▶ _What you are asked to do_: Check each line of the data below for the string "same". Then give the number of lines that have it, without anything else.

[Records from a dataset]
============================================================

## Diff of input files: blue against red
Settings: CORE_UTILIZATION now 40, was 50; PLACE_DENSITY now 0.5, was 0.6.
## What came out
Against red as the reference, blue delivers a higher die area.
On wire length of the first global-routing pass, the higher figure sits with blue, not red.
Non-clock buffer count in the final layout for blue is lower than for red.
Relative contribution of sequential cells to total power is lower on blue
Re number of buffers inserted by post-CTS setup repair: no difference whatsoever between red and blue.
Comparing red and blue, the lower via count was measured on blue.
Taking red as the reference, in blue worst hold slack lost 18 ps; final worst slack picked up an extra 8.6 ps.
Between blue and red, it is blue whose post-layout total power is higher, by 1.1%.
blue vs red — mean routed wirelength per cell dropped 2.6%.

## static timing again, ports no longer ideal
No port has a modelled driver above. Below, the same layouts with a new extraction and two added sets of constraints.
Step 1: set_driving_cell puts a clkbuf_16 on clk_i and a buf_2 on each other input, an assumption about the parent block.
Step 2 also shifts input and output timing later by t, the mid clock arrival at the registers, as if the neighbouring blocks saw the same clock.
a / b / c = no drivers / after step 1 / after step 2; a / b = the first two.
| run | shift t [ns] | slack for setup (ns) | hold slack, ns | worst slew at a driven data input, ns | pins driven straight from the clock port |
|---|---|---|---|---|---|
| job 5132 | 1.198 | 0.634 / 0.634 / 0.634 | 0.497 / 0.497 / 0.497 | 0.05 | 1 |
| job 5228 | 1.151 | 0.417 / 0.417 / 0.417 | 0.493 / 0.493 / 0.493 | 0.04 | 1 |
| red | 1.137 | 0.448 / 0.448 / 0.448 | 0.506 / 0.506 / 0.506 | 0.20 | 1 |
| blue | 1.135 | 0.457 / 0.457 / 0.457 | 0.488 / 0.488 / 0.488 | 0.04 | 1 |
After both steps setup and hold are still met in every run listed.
What follows belongs to an exercise in optimizing a design on an open flow for small area, a short achievable clock period and few clock cycles; a production flow would make more cautious choices. RTL that was checked went through simulation tests only; none was proved equivalent to the original. Function not checked in runs 2, 4 and 5: the RTL went through the layout flow alone. No activity file was given, so power comes from the tool's default toggle rates.

<file path="flow/flow/run.sh">
#!/bin/bash
# The standard layout, with the port buffers made of the smallest buffer cell and
# timing repair aiming for extra setup slack
set -euo pipefail
export BUFFER_PORTS_ARGS="-buffer_cell sky130_fd_sc_hd__buf_1"
export SETUP_SLACK_MARGIN=5.3
bash standard.sh > standard_flow.log 2>&1
</file>
<file path="flow/constraint.sdc">
create_clock -name core_clock -period 8.0 [get_ports {clk}]
set_input_delay 1.6000 -clock core_clock [delete_from_list [all_inputs] [get_ports {clk}]]
set_output_delay 1.6000 -clock core_clock [all_outputs]
set_load 0.01 [all_outputs]
</file>
<file path="flow/standard.sh">
#!/bin/bash
# synth_recipe.tcl (not shown) runs the flow's synth.tcl, then flattens the netlist and writes it again
# the make line also repeats each setting of config.mk as NAME=value (left out here)
make -C /OpenROAD-flow-scripts/flow DESIGN_CONFIG=/design/flow/config.mk WORK_HOME=/design/flow/orfs CLKGATE_MAP_FILE= SYNTH_SCRIPT=/design/flow/synth_recipe.tcl "${@:-finish}"
</file>
<file path="flow/config.mk">
export PLATFORM = sky130hd
export DESIGN_NAME = cache_top
export DESIGN_NICKNAME = cache_top
export VERILOG_FILES = /design/flow/design.v
export SDC_FILE = /design/flow/constraint.sdc
export NUM_CORES = 4
export LEC_CHECK = 0
export ABC_CLOCK_PERIOD_IN_PS = 2500
export CAP_MARGIN = 20
export CORE_MARGIN = 2
export CORE_UTILIZATION = 40
export SLEW_MARGIN = 20
</file>
<file path="flow/design.v">
`timescale 1ns/1ns
`default_nettype none
package cache_pkg;
	typedef logic [32-1:0]  word_t;
	typedef logic [30-1:0] paddr_t;    
	typedef logic [28-1:0] laddr_t;    
	typedef logic [128-1:0]  line_t;     
	typedef logic [26-1:0]    tag_t;
	typedef logic [2-1:0]  index_t;
	typedef logic [2-1:0] offset_t;
	typedef logic way_t;
	typedef enum logic [1:0] {
		ST_READY     = 2'd0,    
		ST_WRITEBACK = 2'd1,    
		ST_REFILL    = 2'd2     
	} cache_state_e;
endpackage
`default_nettype wire
`timescale 1ns/1ns
`default_nettype none
module cache_top (
	input  wire         clk,
	input  wire         rst_n,
	input  wire         i_proc_read,
	input  wire         i_proc_write,
	input  wire [30-1:0] i_proc_addr,
	input  wire [32-1:0]  i_proc_wdata,
	output logic [32-1:0]       o_proc_rdata,
	output logic        o_proc_stall,
	output logic        o_mem_read,
	output logic        o_mem_write,
	output logic [28-1:0]      o_mem_addr,
	output logic [128-1:0]       o_mem_wdata,
	input  wire [128-1:0]  i_mem_rdata,
	input  wire         i_mem_ready
);
	logic        valid;
	logic        dirty;    
	logic [28-1:0] tag;    
	logic [128-1:0]  line;
	logic        done;     
	logic        pend;     
	logic        rd;       
	logic        wb;       
	logic [32-1:0] rdata;
	logic [28-1:0] laddr;
	logic [2-1:0] off;
	logic        req;
	logic        fresh;
	logic        hit;
	logic        rd_ready;
	logic        dirty_eff;
	logic        dirty_nxt;
	logic        port_free;
	logic        load_tag;
	logic        start_rd;
	logic        start_wb;
	logic [4-1:0] wen;
	logic [128-1:0]  line_nxt;
	logic [28-1:0] tag_nxt;
	logic [32-1:0] mem_word;
	logic [32-1:0] line_word;
	assign laddr = i_proc_addr[30-1:2];
	assign off   = i_proc_addr[2-1:0];
	assign req   = i_proc_read | i_proc_write;
	assign fresh = ~done & ~pend;
	assign hit   = valid & (tag == laddr);
	assign rd_ready = rd & i_mem_ready;
	assign dirty_eff = dirty & ~(wb & i_mem_ready);
	assign dirty_nxt = dirty_eff | (i_proc_write & (done | rd_ready | (fresh & hit)));
	assign port_free = ~((wb | rd) & ~i_mem_ready);
	assign load_tag  = ((fresh & req) | (pend & ~rd)) & port_free & ~dirty_eff;
	assign start_rd  = load_tag & ~(fresh & hit);
	assign start_wb  = port_free & dirty_nxt;
	always_comb begin
		mem_word  = '0;
		line_word = '0;
		for (int k = 0; k < 4; k++) begin
			wen[k] = done & i_proc_write & (off == k);
			if (off == k) begin
				mem_word  = i_mem_rdata[k*32 +: 32];
				line_word = line[k*32 +: 32];
			end
		end
	end
	assign o_proc_stall = ~done;
	assign o_proc_rdata = rdata;
	assign o_mem_read   = rd;
	assign o_mem_write  = wb;
	assign o_mem_addr   = tag;
	assign o_mem_wdata  = line;
	always_ff @(posedge clk or negedge rst_n) begin
		if (!rst_n) begin
			valid <= 1'b0;
			dirty <= 1'b0;
			done  <= 1'b0;
			pend  <= 1'b0;
			rd    <= 1'b0;
			wb    <= 1'b0;
		end else begin
			dirty <= dirty_nxt;
			done  <= (fresh & req & hit) | rd_ready;
			pend  <= ((fresh & req & ~hit) | pend) & ~rd_ready;
			rd    <= (rd & ~i_mem_ready) | start_rd;
			wb    <= (wb & ~i_mem_ready) | start_wb;
			if (rd_ready)
				valid <= 1'b1;
		end
	end
	always_comb begin
		for (int k = 0; k < 4; k++)
			line_nxt[k*32 +: 32] =
				({32{rd_ready}} & i_mem_rdata[k*32 +: 32]) |
				({32{wen[k]}} & i_proc_wdata) |
				({32{~rd_ready & ~wen[k]}} & line[k*32 +: 32]);
		tag_nxt = tag ^ ({28{load_tag}} & (laddr ^ tag));
	end
	always_ff @(posedge clk) begin
		tag  <= tag_nxt;
		line <= line_nxt;
		rdata <= '1;
		if (i_proc_read & ~done)
			rdata <= rd_ready ? mem_word : line_word;
	end
endmodule
`default_nettype wire
</file>
==> results.sh, run 1 <==
export IMPL_ant_nets=0
export IMPL_period_minus_slack_ns=2.68
export IMPL_slew_headroom_pct=42.7
export IMPL_final_cell_area_um2=11600
export IMPL_avgSynthCellArea_um2=8.81
export IMPL_synth_edf_count=28
export IMPL_critPathKind="in -> reg"
export IMPL_clk_latency_ns=0.44
export IMPL_ys_types=38
export IMPL_worstSetupStartpointType="primary input"
export IMPL_antenna_found_initial=2
export IMPL_grt_overflow=0
export IMPL_required_ns=8.36
export IMPL_core_area_um2=21800
export IMPL_num_rows=54
export IMPL_grt_pass1_wl_um=54300
export IMPL_yosysTopAreaCell="dfxtp_1"
export IMPL_syn_nets=1199
export IMPL_dp_hpwl_um=22500
export IMPL_drv_cap=0
export IMPL_holdWs_ns=0.458
export IMPL_syn_area_um2=8850
export IMPL_grt_pass1_vias=9159
export IMPL_fin_ws_ns=5.32
export IMPL_slew_viol_final=0
export IMPL_dieArea_um2=23300
export IMPL_cts_tree="done"
export IMPL_max_clock_freq_ghz=0.373
export IMPL_dp_cells=1600
export IMPL_viasPerCell=5.67
export IMPL_wl_per_cell_um=21.7
export IMPL_first_iter_violations=771
export IMPL_cts_root_buffer="clkbuf_16"
export IMPL_wirelength_um=36400
export IMPL_yosysSeqAreaShare_pct=47.4
export IMPL_crit_arrival_ns=3.04
export IMPL_synth_flop_cell="dfxtp_1"
export IMPL_grtUsageMet3_pct=6.97
export IMPL_first_pass_iters=7
export IMPL_grt_max_degree=74
export IMPL_io_pins=386
export IMPL_synth_area_leaders="dfxtp_1 36%, nand2_1 14%, edfxtp_1 9.5%"
export IMPL_synth_async_reset_ratio_pct=3.09
export IMPL_ys_ff_latch=194
export IMPL_track_usage_pct=30.1
export IMPL_cts_buffer_depth=2
export IMPL_r2r_slack_ns=6.14
export IMPL_hold_viol=0
export IMPL_post_route_drc_count=0
export IMPL_ys_warn_count=1
export IMPL_fin_tns_setup_ns=0
export IMPL_global_route_peak_usage_layer="met2"
export IMPL_htree_levels=4
export IMPL_p_per_area_nw_per_um2=387
export IMPL_period_share_pct=33.5
export IMPL_pre_cts_ws_ns=3.76
export IMPL_use_met2_pct=49.7
export IMPL_synth_top_cell_area_share_pct=36.2
export IMPL_holdBufCountCts=0
export IMPL_finalNonFillerCells=1676
export IMPL_place_area_um2=10300
export IMPL_rsz0062_at_grt="yes"
export IMPL_cp_max_fo=73
export IMPL_status="complete, no violations"
export IMPL_use_met1_pct=37.8
export IMPL_fin_skew_ns=0.0139
export IMPL_cts_buffers=17
export IMPL_worstHoldPathType="reg -> reg"
export IMPL_initial_core_util_pct=40.7
export IMPL_worst_slew_pin_transition_ns=0.856
export IMPL_final_nets=1576
export IMPL_routabilityCongestion=0.856
export IMPL_die_w_um=153
export IMPL_finalSetupViolCount=0
export IMPL_cp_end_kind="flop"
export IMPL_clkSinkCount=194
export IMPL_clk_pin_slew_ns=0.07
export IMPL_vdd_ir_drop_max_v=0.000205
export IMPL_vias=9506
export IMPL_die_h_um=153
export IMPL_layout_drive_gt1_share_pct=9.54
export IMPL_io_buffers=385
export IMPL_syn_to_final_growth_pct=30.9
export IMPL_synth_cells=1004
export IMPL_total_leakage_power_uw=0.00456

============================================================

▶ _Your response_: 2